« J’ai voulu mieux comprendre la nature et la portée des témoignages consacrés au travail : ces livres sont de plus en plus nombreux, comme si la « mort du travail », c’est-à-dire aussi bien le chômage de masse généré par notre système économique, la disparition d’une certaine relation aux métiers traditionnels que l’anéantissement de ce qui faisait sens pour de nombreux travailleurs dans tous les domaines d’activité, avait paradoxalement induit une abondance de témoignages écrits », constate Corinne Grenouillet en introduction d’Usines en textes, écritures au travail. De là est né son désir de rendre compte d’une évolution de l’écriture du travail qui s’est déployée parallèlement à la transformation progressive et continue des conditions d’existence des prolétaires.

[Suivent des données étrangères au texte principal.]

This design comes from an exercise in tuning for small area, a short achievable clock period and few clock cycles on the open sky130 flow, not from production work. No functional check of the RTL was part of this run. Power is estimated from default activity; no workload was simulated.

--- flow/design.v ---
module fcodec (
    input  wire         clk,
    input  wire         rst,             
    input  wire         cfg_variant_b,   
    input  wire         cfg_deadline,    
    input  wire [3:0]   cfg_retry_limit, 
    input  wire         cfg_rx_verify,
    input  wire         cfg_rx_unstuff,
    input  wire         cfg_b_countbyte, 
    input  wire         cmd_valid,
    output wire         cmd_ready,
    input  wire [7:0]   cmd_op,
    input  wire [2:0]   cmd_name,
    input  wire [7:0]   cmd_dev,
    input  wire [3:0]   cmd_count,
    input  wire [95:0]  cmd_values,      
    output reg          busy,
    output reg          done,
    output reg          err,
    output reg  [3:0]   fault,
    output reg  [1:0]   finfo,
    output reg  [2:0]   rcount,
    output reg          rvalid,
    output wire [101:0] rv,              
    output wire         tx_valid,
    input  wire         tx_ready,
    output wire [7:0]   tx_data,
    output wire         tx_last,
    input  wire         tx_fail,         
    output wire         rx_req,          
    input  wire         rx_valid,
    input  wire [7:0]   rx_data,
    input  wire         rx_end,          
    input  wire [1:0]   rx_status        
);
    localparam [3:0] F_NONE = 4'd0, F_UNKNOWN = 4'd1, F_TIMEOUT = 4'd2,
                     F_TRANSPORT = 4'd3, F_MALFORMED = 4'd4, F_BADCOUNT = 4'd5,
                     F_CHECKSUM = 4'd6, F_ILLEGAL = 4'd7;
    localparam [7:0] OP_WRREG = 8'h01, OP_RDREG = 8'h02, OP_RESET = 8'h0F;
    localparam [2:0] S_IDLE = 3'd0, S_CHECK = 3'd1, S_BUILD = 3'd2, S_SEND = 3'd3,
                     S_RXREQ = 3'd4, S_RXWAIT = 3'd5, S_DECODE = 3'd6, S_COMMIT = 3'd7;
    reg [2:0]  seq;
    reg [7:0]  op_r;
    reg [2:0]  name_r;
    reg [7:0]  dev_r;
    reg [3:0]  count_r;
    reg [15:0] wv [0:5];
    reg        sb;
    reg        nsb2;         
    reg [3:0]  tries;
    reg [15:0] addr_r;
    reg        cls_r;        
    reg        sent_ok;      
    reg [7:0]  txbuf [0:37];
    reg [5:0]  txlen;
    reg [4:0]  bidx;         
    reg [5:0]  tpos;         
    reg        esc_pend;     
    reg [7:0]  acc;          
    reg [5:0]  sidx;         
    reg [7:0]  rxbuf [0:63];
    reg [6:0]  rxlen;
    reg [6:0]  didx;
    reg        found;
    reg [6:0]  kpos;
    reg        escp;
    reg [7:0]  dsum;
    reg [7:0]  kcks;
    reg [15:0] stg [0:5];
    reg [16:0] rvr [0:5];
    integer i;
    assign cmd_ready = ~busy;
    genvar g;
    generate
        for (g = 0; g < 6; g = g + 1) begin : g_rv
            assign rv[17*g +: 17] = rvr[g];
        end
    endgenerate
    reg        lk_hit;
    reg [15:0] lk_addr;
    reg        lk_cls;
    always @(*) begin
        lk_hit  = 1'b1;
        lk_cls  = 1'b0;
        lk_addr = 16'd0;
        case (name_r)
            3'd0: lk_addr = 16'd1486;                
            3'd1: lk_addr = 16'd1498;                
            3'd2: lk_addr = 16'd1522;                
            3'd3: lk_addr = 16'd1546;                
            3'd4: begin lk_addr = 16'd1582; lk_cls = 1'b1; end   
            default: lk_hit = 1'b0;
        endcase
    end
    wire        is_wr   = (op_r == OP_WRREG);
    wire [15:0] sb_addr = addr_r + (sb ? 16'd8 : 16'd0);
    wire [16:0] id_a    = {1'b0, sb_addr} + (is_wr ? 17'd4096 : 17'd0);
    wire [3:0]  nv_b    = sb ? (count_r - 4'd4) : ((count_r > 4'd4) ? 4'd4 : count_r);
    reg [4:0] ulen;
    reg [4:0] cks_idx;
    always @(*) begin
        if (cfg_variant_b) begin
            ulen    = 5'd21;
            cks_idx = 5'd18;
        end else if (is_wr) begin
            ulen    = 5'd8 + {count_r, 1'b0};
            cks_idx = 5'd7 + {count_r, 1'b0};
        end else begin
            ulen    = 5'd9;
            cks_idx = 5'd8;
        end
    end
    reg [7:0] ub;
    reg [4:0] vk;
    reg [15:0] vv;
    always @(*) begin
        ub = 8'h00;
        vk = 5'd0;
        vv = 16'd0;
        if (!cfg_variant_b) begin
            case (bidx)
                5'd0: ub = 8'hEB;
                5'd1: ub = 8'h90;
                5'd2: ub = dev_r;
                5'd3: ub = is_wr ? ({3'b000, count_r, 1'b0} + 8'd3) : 8'h03;
                5'd4: ub = is_wr ? 8'h12 : 8'h11;
                5'd5: ub = addr_r[7:0];
                5'd6: ub = addr_r[15:8];
                default: begin
                    if (bidx == cks_idx) begin
                        ub = acc;
                    end else if (!is_wr) begin
                        ub = 8'h0C;
                    end else begin
                        vk = (bidx - 5'd7) >> 1;
                        vv = wv[vk[2:0]];
                        ub = bidx[0] ? vv[7:0] : vv[15:8];
                    end
                end
            endcase
        end else begin
            case (bidx)
                5'd0, 5'd1:   ub = 8'hAA;
                5'd2:         ub = 8'hFF;
                5'd3:         ub = {id_a[1:0], 6'h3F};
                5'd4:         ub = id_a[9:2];
                5'd5:         ub = {1'b0, id_a[16:10]};
                5'd14:        ub = is_wr ? {3'b000, nv_b, 1'b0} : (cfg_b_countbyte ? 8'd1 : 8'd0);
                5'd15:        ub = 8'h00;
                5'd16:        ub = 8'h01;
                5'd17:        ub = 8'h00;
                5'd18:        ub = acc;
                5'd19, 5'd20: ub = 8'h55;
                default: begin
                    vk = (bidx - 5'd6) >> 1;
                    if (is_wr) begin
                        if (vk < {1'b0, nv_b}) begin
                            vv = wv[(sb ? 3'd4 : 3'd0) + vk[2:0]];
                            ub = bidx[0] ? vv[15:8] : vv[7:0];
                        end
                    end else if (cfg_b_countbyte && bidx == 5'd6) begin
                        ub = sb ? 8'd4 : 8'd8;
                    end
                end
            endcase
        end
    end
    wire ub_reserved = (ub == 8'hAA) || (ub == 8'h55) || (ub == 8'hA5);
    wire in_stuff    = cfg_variant_b && (bidx >= 5'd2) && (bidx <= 5'd18);
    wire in_cks      = (bidx >= 5'd2) && (bidx < cks_idx);
    wire [7:0] db = rxbuf[didx[5:0]];
    reg        d_emit;
    reg        d_found_n;
    reg        d_escp_n;
    always @(*) begin
        d_emit    = 1'b0;
        d_found_n = found;
        d_escp_n  = escp;
        if (!cfg_variant_b) begin
            d_emit = 1'b1;
        end else if (!found) begin
            if (db == 8'hAA) begin
                d_emit    = 1'b1;
                d_found_n = 1'b1;
            end
        end else if (cfg_rx_unstuff && (kpos >= 7'd2) && !escp && (db == 8'hA5)) begin
            d_escp_n = 1'b1;
        end else begin
            d_emit   = 1'b1;
            d_escp_n = 1'b0;
        end
    end
    wire [6:0] fld_lo   = cfg_variant_b ? 7'd6  : 7'd7;
    wire [6:0] fld_hi   = cfg_variant_b ? 7'd13 : 7'd18;
    wire [6:0] sum_hi   = cfg_variant_b ? 7'd17 : 7'd18;
    wire [6:0] kcks_pos = cfg_variant_b ? 7'd18 : 7'd19;
    wire [6:0] need     = cfg_variant_b ? (cfg_rx_verify ? 7'd19 : 7'd14)
                                        : (cfg_rx_verify ? 7'd20 : 7'd19);
    wire [6:0] frel     = kpos - fld_lo;
    wire [2:0] fidx     = frel[3:1];
    function [16:0] sanitize;
        input        cls;
        input [15:0] u;
        begin
            if (!cls)
                sanitize = (u > 16'd6000) ? 17'd0 : {1'b0, u};
            else
                sanitize = (u > 16'd32768) ? {1'b1, u} : {1'b0, u};
        end
    endfunction
    assign tx_valid = (seq == S_SEND);
    assign tx_data  = txbuf[sidx];
    assign tx_last  = (sidx == txlen - 6'd1);
    assign rx_req   = (seq == S_RXREQ);
    task finish_fault;
        input [3:0] code;
        begin
            fault <= code;
            finfo <= {sent_ok, sb};
            err   <= 1'b1;
            done  <= 1'b1;
            busy  <= 1'b0;
            seq   <= S_IDLE;
        end
    endtask
    task start_build;
        begin
            bidx     <= 5'd0;
            tpos     <= 6'd0;
            esc_pend <= 1'b0;
            acc      <= 8'd0;
            seq      <= S_BUILD;
        end
    endtask
    always @(posedge clk) begin
        if (rst || (cmd_valid && cmd_op == OP_RESET)) begin
            seq     <= S_IDLE;
            busy    <= 1'b0;
            done    <= 1'b0;
            err     <= 1'b0;
            fault   <= F_NONE;
            finfo   <= 2'd0;
            rcount  <= 3'd0;
            rvalid  <= 1'b0;
            op_r    <= 8'd0;
            name_r  <= 3'd0;
            dev_r   <= 8'd0;
            count_r <= 4'd0;
            sb      <= 1'b0;
            nsb2    <= 1'b0;
            tries   <= 4'd0;
            addr_r  <= 16'd0;
            cls_r   <= 1'b0;
            sent_ok <= 1'b0;
            txlen   <= 6'd0;
            rxlen   <= 7'd0;
            acc     <= 8'd0;
            escp    <= 1'b0;
            sidx    <= 6'd0;
        end else begin
            case (seq)
                S_IDLE: begin
                    if (cmd_valid) begin
                        op_r    <= cmd_op;
                        name_r  <= cmd_name;
                        dev_r   <= cmd_dev;
                        count_r <= cmd_count;
                        for (i = 0; i < 6; i = i + 1)
                            wv[i] <= cmd_values[16*i +: 16];
                        busy    <= 1'b1;
                        done    <= 1'b0;
                        err     <= 1'b0;
                        fault   <= F_NONE;
                        finfo   <= 2'd0;
                        rvalid  <= 1'b0;
                        rcount  <= 3'd0;
                        sb      <= 1'b0;
                        sent_ok <= 1'b0;
                        seq     <= S_CHECK;
                    end
                end
                S_CHECK: begin
                    if (op_r != OP_WRREG && op_r != OP_RDREG) begin
                        finish_fault(F_ILLEGAL);
                    end else if (count_r == 4'd0 || count_r > 4'd6) begin
                        finish_fault(F_BADCOUNT);
                    end else if (!lk_hit) begin
                        finish_fault(F_UNKNOWN);
                    end else begin
                        addr_r <= lk_addr;
                        cls_r  <= lk_cls;
                        nsb2   <= cfg_variant_b && (count_r > 4'd4);
                        start_build;
                    end
                end
                S_BUILD: begin
                    if (in_stuff && ub_reserved && !esc_pend) begin
                        txbuf[tpos] <= 8'hA5;
                        tpos        <= tpos + 6'd1;
                        esc_pend    <= 1'b1;
                    end else begin
                        txbuf[tpos] <= ub;
                        tpos        <= tpos + 6'd1;
                        esc_pend    <= 1'b0;
                        if (in_cks)
                            acc <= acc + ub;
                        if (bidx == ulen - 5'd1) begin
                            txlen <= tpos + 6'd1;
                            sidx  <= 6'd0;
                            seq   <= S_SEND;
                        end else begin
                            bidx <= bidx + 5'd1;
                        end
                    end
                end
                S_SEND: begin
                    if (tx_ready) begin
                        sidx <= sidx + 6'd1;
                        if (tx_last) begin
                            if (tx_fail) begin
                                finish_fault(F_TRANSPORT);
                            end else begin
                                sent_ok <= 1'b1;
                                tries   <= 4'd0;
                                seq     <= S_RXREQ;
                            end
                        end
                    end
                end
                S_RXREQ: begin
                    rxlen <= 7'd0;
                    seq   <= S_RXWAIT;
                end
                S_RXWAIT: begin
                    if (rx_valid) begin
                        if (rxlen < 7'd64) begin
                            rxbuf[rxlen[5:0]] <= rx_data;
                            rxlen <= rxlen + 7'd1;
                        end
                    end else if (rx_end) begin
                        if (rx_status[1]) begin
                            finish_fault(F_TRANSPORT);
                        end else if (rx_status[0] || rxlen == 7'd0) begin
                            if (cfg_deadline) begin
                                finish_fault(F_TIMEOUT);
                            end else if (cfg_retry_limit != 4'd0 &&
                                         ({1'b0, tries} + 5'd1) >= {1'b0, cfg_retry_limit}) begin
                                finish_fault(F_TIMEOUT);
                            end else begin
                                tries <= tries + 4'd1;
                                seq   <= S_RXREQ;
                            end
                        end else if (is_wr) begin
                            if (!sb && nsb2) begin
                                sb <= 1'b1;
                                start_build;
                            end else begin
                                done <= 1'b1;
                                busy <= 1'b0;
                                seq  <= S_IDLE;
                            end
                        end else begin
                            didx  <= 7'd0;
                            found <= 1'b0;
                            kpos  <= 7'd0;
                            escp  <= 1'b0;
                            dsum  <= 8'd0;
                            kcks  <= 8'd0;
                            seq   <= S_DECODE;
                        end
                    end
                end
                S_DECODE: begin
                    if (didx < rxlen) begin
                        didx  <= didx + 7'd1;
                        found <= d_found_n;
                        escp  <= d_escp_n;
                        if (d_emit) begin
                            kpos <= kpos + 7'd1;
                            if (kpos >= 7'd2 && kpos <= sum_hi)
                                dsum <= dsum + db;
                            if (kpos == kcks_pos)
                                kcks <= db;
                            if (kpos >= fld_lo && kpos <= fld_hi) begin
                                if (!cfg_variant_b) begin
                                    if (frel[0]) stg[fidx][15:8] <= db;
                                    else         stg[fidx][7:0]  <= db;
                                end else if (!sb) begin
                                    if (frel[0]) stg[fidx][15:8] <= db;
                                    else         stg[fidx][7:0]  <= db;
                                end else if (fidx < 3'd2) begin
                                    if (frel[0]) stg[fidx + 3'd4][15:8] <= db;
                                    else         stg[fidx + 3'd4][7:0]  <= db;
                                end
                            end
                        end
                    end else begin
                        if (cfg_variant_b && !found) begin
                            finish_fault(F_MALFORMED);
                        end else if (kpos < need) begin
                            finish_fault(F_MALFORMED);
                        end else if (cfg_rx_verify && dsum != kcks) begin
                            finish_fault(F_CHECKSUM);
                        end else if (!sb && nsb2) begin
                            sb <= 1'b1;
                            start_build;
                        end else begin
                            seq <= S_COMMIT;
                        end
                    end
                end
                S_COMMIT: begin
                    for (i = 0; i < 6; i = i + 1)
                        if (i < count_r)
                            rvr[i] <= sanitize(cls_r, stg[i]);
                    rcount <= count_r[2:0];
                    rvalid <= 1'b1;
                    done   <= 1'b1;
                    busy   <= 1'b0;
                    seq    <= S_IDLE;
                end
                default: seq <= S_IDLE;
            endcase
        end
    end
endmodule
Context: an optimization exercise on an open-source flow, tuned for small area, a short achievable clock period and few clock cycles per item. The choices shown serve that exercise and are no tape-out recipe.
Function was checked by simulation only, so behaviour that the tests miss may differ from the original.
No activity file was given, so power comes from the tool's default toggle rates.

==> design/flow/constraint.sdc <==
create_clock -name core_clock -period 8.0 [get_ports {clk}]
set_input_delay 1.6000 -clock core_clock [delete_from_list [all_inputs] [get_ports {clk}]]
set_output_delay 1.6000 -clock core_clock [all_outputs]
set_load 0.01 [all_outputs]
==> design/flow/design.v <==
module fastpfor_pack (
    input  wire         clk,
    input  wire         rst,
    input  wire         in_valid,
    output wire         in_ready,
    input  wire [127:0] in_data,
    input  wire [5:0]   in_width,
    output reg          out_valid,
    input  wire         out_ready,
    output reg  [31:0]  out_word
);
    function [31:0] rot4;
        input [31:0] x;
        input [3:0]  oh;
        input [4:0]  k;
        begin
            rot4 = ({32{oh[0]}} & x)
                 | ({32{oh[1]}} & ((x << k)      | (x >> (6'd32 - k))))
                 | ({32{oh[2]}} & ((x << 2 * k)  | (x >> (6'd32 - 2 * k))))
                 | ({32{oh[3]}} & ((x << 3 * k)  | (x >> (6'd32 - 3 * k))));
        end
    endfunction
    function [3:0] onehot;
        input [1:0] v;
        onehot = 4'b0001 << v;
    endfunction
    reg [127:0] hold;
    reg [5:0]   hw;          
    reg         hv;          
    reg         half;        
    reg         quad;        
    reg [2:0]   beat;        
    reg [5:0]   chunk_w;     
    reg         rdy;         
    reg [95:0]  acc;
    reg [6:0]   cnt;
    reg         mrg;         
    reg [6:0]   s1, send;
    reg [3:0]   ra1, ra2, rb1, rb2, rc1, rc2, rd1, rd2;
    reg         rb3, rd3;
    wire out_free = !out_valid || out_ready;
    wire consume  = mrg && (half || quad);
    assign in_ready = rdy;
    wire accept   = in_valid && rdy;
    wire [9:0]  lc   = quad ? hold[73:64]  : 10'd0;
    wire [9:0]  ld   = quad ? hold[105:96] : 10'd0;
    wire [31:0] ra   = rot4(rot4(hold[31:0], ra1, 5'd2), ra2, 5'd8);
    wire [31:0] rc   = rot4(rot4({22'd0, lc}, rc1, 5'd2), rc2, 5'd8);
    wire [31:0] rb0  = rot4(rot4(hold[63:32], rb1, 5'd1), rb2, 5'd4);
    wire [31:0] rd0  = rot4(rot4({22'd0, ld}, rd1, 5'd1), rd2, 5'd4);
    wire [31:0] rb   = rb3 ? {rb0[15:0], rb0[31:16]} : rb0;
    wire [31:0] rd   = rd3 ? {rd0[15:0], rd0[31:16]} : rd0;
    wire [31:0] la   = ra | rc;
    wire [31:0] lb   = rb | rd;
    wire [31:0] th0  = 32'hFFFF_FFFF << {cnt[4:1], 1'b0};
    wire [31:0] th1  = 32'hFFFF_FFFF << s1[4:0];
    wire        q1   = s1[5];
    wire [31:0] m0   = (acc[31:0] & ~th0) | (la & th0) | (q1 ? 32'd0 : (lb & th1));
    wire [31:0] m1   = (la & ~th0) | (q1 ? (lb & th1) : (lb & ~th1));
    wire [31:0] m2   = q1 ? (lb & ~th1) : 32'd0;
    wire [95:0] mv   = mrg ? {m2, m1, m0} : acc;
    wire [6:0]  total = mrg ? send : cnt;
    wire        emit  = out_free && (total[6:5] != 2'd0);
    wire        hv_n   = accept || (hv && !consume);
    wire        half_n = mrg ? (!half && !quad) : half;
    wire        first  = rdy && (beat == 3'd0);         
    wire [5:0]  w_n    = rdy ? chunk_w : hw;
    wire [5:0]  hw_n   = first ? in_width : w_n;
    wire        quad_n = (hw_n <= 6'd10);
    wire [6:0]  cnt_n  = emit ? total - 7'd32 : total;
    wire        mrg_n  = hv_n && (cnt_n[6:5] == 2'd0);
    wire        rdy_n  = !hv_n || (cnt_n[6:5] == 2'd0 && (half_n || quad_n));
    wire [5:0]  in_w3  = {in_width[4:0], 1'b0} + in_width[4:0];
    wire [5:0]  w3_n   = {w_n[4:0], 1'b0} + w_n[4:0];
    wire [5:0]  wload  = (beat == 3'd0) ? in_width : chunk_w;
    wire [31:0] mload  = wload[5] ? 32'hFFFF_FFFF : ~(32'hFFFF_FFFF << wload[4:0]);
    wire [6:0]  s1_n   = first ? {1'b0, in_width} : {2'b0, total[4:0]} + {1'b0, w_n};
    wire [6:0]  s2_n   = first ? {in_width, 1'b0} : {2'b0, total[4:0]} + {w_n, 1'b0};
    wire [5:0]  s3_n   = first ? in_w3 : {1'b0, total[4:0]} + w3_n;
    wire [6:0]  s4_n   = first ? {1'b0, in_width[3:0], 2'b0} : {2'b0, total[4:0]} + {1'b0, w_n[3:0], 2'b0};
    always @(posedge clk) begin
        if (emit) begin
            out_word <= mv[31:0];
            acc      <= {mv[95:64], mv[95:32]};
        end else begin
            acc      <= mv;
        end
        if (rdy)
            hold <= in_data & {4{mload}};
        else if (mrg && !half)
            hold[63:0] <= hold[127:64];
        hw   <= hw_n;
        quad <= quad_n;
        s1   <= s1_n;
        ra1  <= onehot(total[2:1]);
        ra2  <= onehot(total[4:3]);
        rb1  <= onehot(s1_n[1:0]);
        rb2  <= onehot(s1_n[3:2]);
        rb3  <= s1_n[4];
        rc1  <= onehot(s2_n[2:1]);
        rc2  <= onehot(s2_n[4:3]);
        rd1  <= onehot(s3_n[1:0]);
        rd2  <= onehot(s3_n[3:2]);
        rd3  <= s3_n[4];
        send <= quad_n ? s4_n : s2_n;
        if (rst) begin
            hv        <= 1'b0;
            half      <= 1'b0;
            beat      <= 3'd0;
            chunk_w   <= 6'd0;
            cnt       <= 7'd0;
            mrg       <= 1'b0;
            out_valid <= 1'b0;
            rdy       <= 1'b1;
        end else begin
            if (emit)
                out_valid <= 1'b1;
            else if (out_ready)
                out_valid <= 1'b0;
            cnt  <= cnt_n;
            mrg  <= mrg_n;
            hv   <= hv_n;
            half <= half_n;
            rdy  <= rdy_n;
            if (accept) begin
                beat <= beat + 3'd1;
                if (beat == 3'd0)
                    chunk_w <= in_width;
            end
        end
    end
endmodule
==> design/flow/config.mk <==
export PLATFORM = sky130hd
export DESIGN_NAME = fastpfor_pack
export DESIGN_NICKNAME = fastpfor_pack
export VERILOG_FILES = /design/flow/design.v
export SDC_FILE = /design/flow/constraint.sdc
export NUM_CORES = 4
export LEC_CHECK = 0
export CAP_MARGIN = 20
export CORE_MARGIN = 2
export CORE_UTILIZATION = 40
export CTS_CLUSTER_DIAMETER = 80
export CTS_CLUSTER_SIZE = 30
export SLEW_MARGIN = 20
==> design/flow/flow/run.sh <==
#!/bin/bash
set -o pipefail
export SETUP_SLACK_MARGIN=5.35
export BUFFER_PORTS_ARGS="-buffer_cell sky130_fd_sc_hd__buf_2"
bash standard.sh 2>&1 | tee standard.log
==> design/flow/standard.sh <==
#!/bin/bash
# synth_recipe.tcl (not shown) runs the flow's synth.tcl, then flattens the netlist and writes it again
# the make line also repeats each setting of config.mk as NAME=value (left out here)
make -C /OpenROAD-flow-scripts/flow DESIGN_CONFIG=/design/flow/config.mk WORK_HOME=/design/flow/orfs CLKGATE_MAP_FILE= SYNTH_SCRIPT=/design/flow/synth_recipe.tcl "${@:-finish}"
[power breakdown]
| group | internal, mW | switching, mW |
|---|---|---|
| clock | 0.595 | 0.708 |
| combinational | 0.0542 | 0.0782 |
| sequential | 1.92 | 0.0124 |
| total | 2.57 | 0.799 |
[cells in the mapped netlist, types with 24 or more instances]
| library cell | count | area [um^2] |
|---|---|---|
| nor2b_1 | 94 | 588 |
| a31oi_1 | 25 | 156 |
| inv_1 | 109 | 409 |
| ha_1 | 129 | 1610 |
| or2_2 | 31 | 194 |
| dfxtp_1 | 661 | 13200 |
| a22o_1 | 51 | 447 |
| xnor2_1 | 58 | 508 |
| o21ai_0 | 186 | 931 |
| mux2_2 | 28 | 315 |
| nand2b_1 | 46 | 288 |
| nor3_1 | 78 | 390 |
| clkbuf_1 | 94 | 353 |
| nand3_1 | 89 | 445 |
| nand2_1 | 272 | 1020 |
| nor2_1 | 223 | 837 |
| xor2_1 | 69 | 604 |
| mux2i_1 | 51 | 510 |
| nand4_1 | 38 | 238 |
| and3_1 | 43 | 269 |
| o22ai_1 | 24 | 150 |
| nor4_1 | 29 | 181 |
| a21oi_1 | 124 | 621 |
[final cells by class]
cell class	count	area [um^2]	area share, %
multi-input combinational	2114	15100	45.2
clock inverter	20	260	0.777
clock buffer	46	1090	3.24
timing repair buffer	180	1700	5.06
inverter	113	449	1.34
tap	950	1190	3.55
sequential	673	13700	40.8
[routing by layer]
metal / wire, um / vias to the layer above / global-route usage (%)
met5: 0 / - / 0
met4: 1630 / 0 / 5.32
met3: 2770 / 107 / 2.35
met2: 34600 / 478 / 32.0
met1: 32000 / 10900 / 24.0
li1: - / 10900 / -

Se souciant de l’aspect sociologique de ces témoignages, l’autrice souligne d’ailleurs que ces textes peuvent être perçus comme des « documents », attestant de la condition des travailleurs ; mais elle ne leur refuse pas pour autant une stature de « monument », en les envisageant, pour eux-mêmes, dans une analyse purement littéraire. Elle détaille ainsi les divers styles, genres et sous-genres ayant vu le jour au fil du temps, tout en interrogeant les modifications de la parole des prolétaires. Si elle part de l’écriture ouvrière, Corinne Grenouillet s’intéresse également aux témoignages de « précaires », dans les secteurs du tertiaire, de la restauration ou encore de la grande distribution. Selon elle, l’écriture du travail permet un regard distancié et analytique et ces auteurs peuvent ainsi devenir les porte-parole d’une classe et d’une condition partagée. Ainsi, le témoignage individuel contribue à alimenter un témoignage collectif voire militant.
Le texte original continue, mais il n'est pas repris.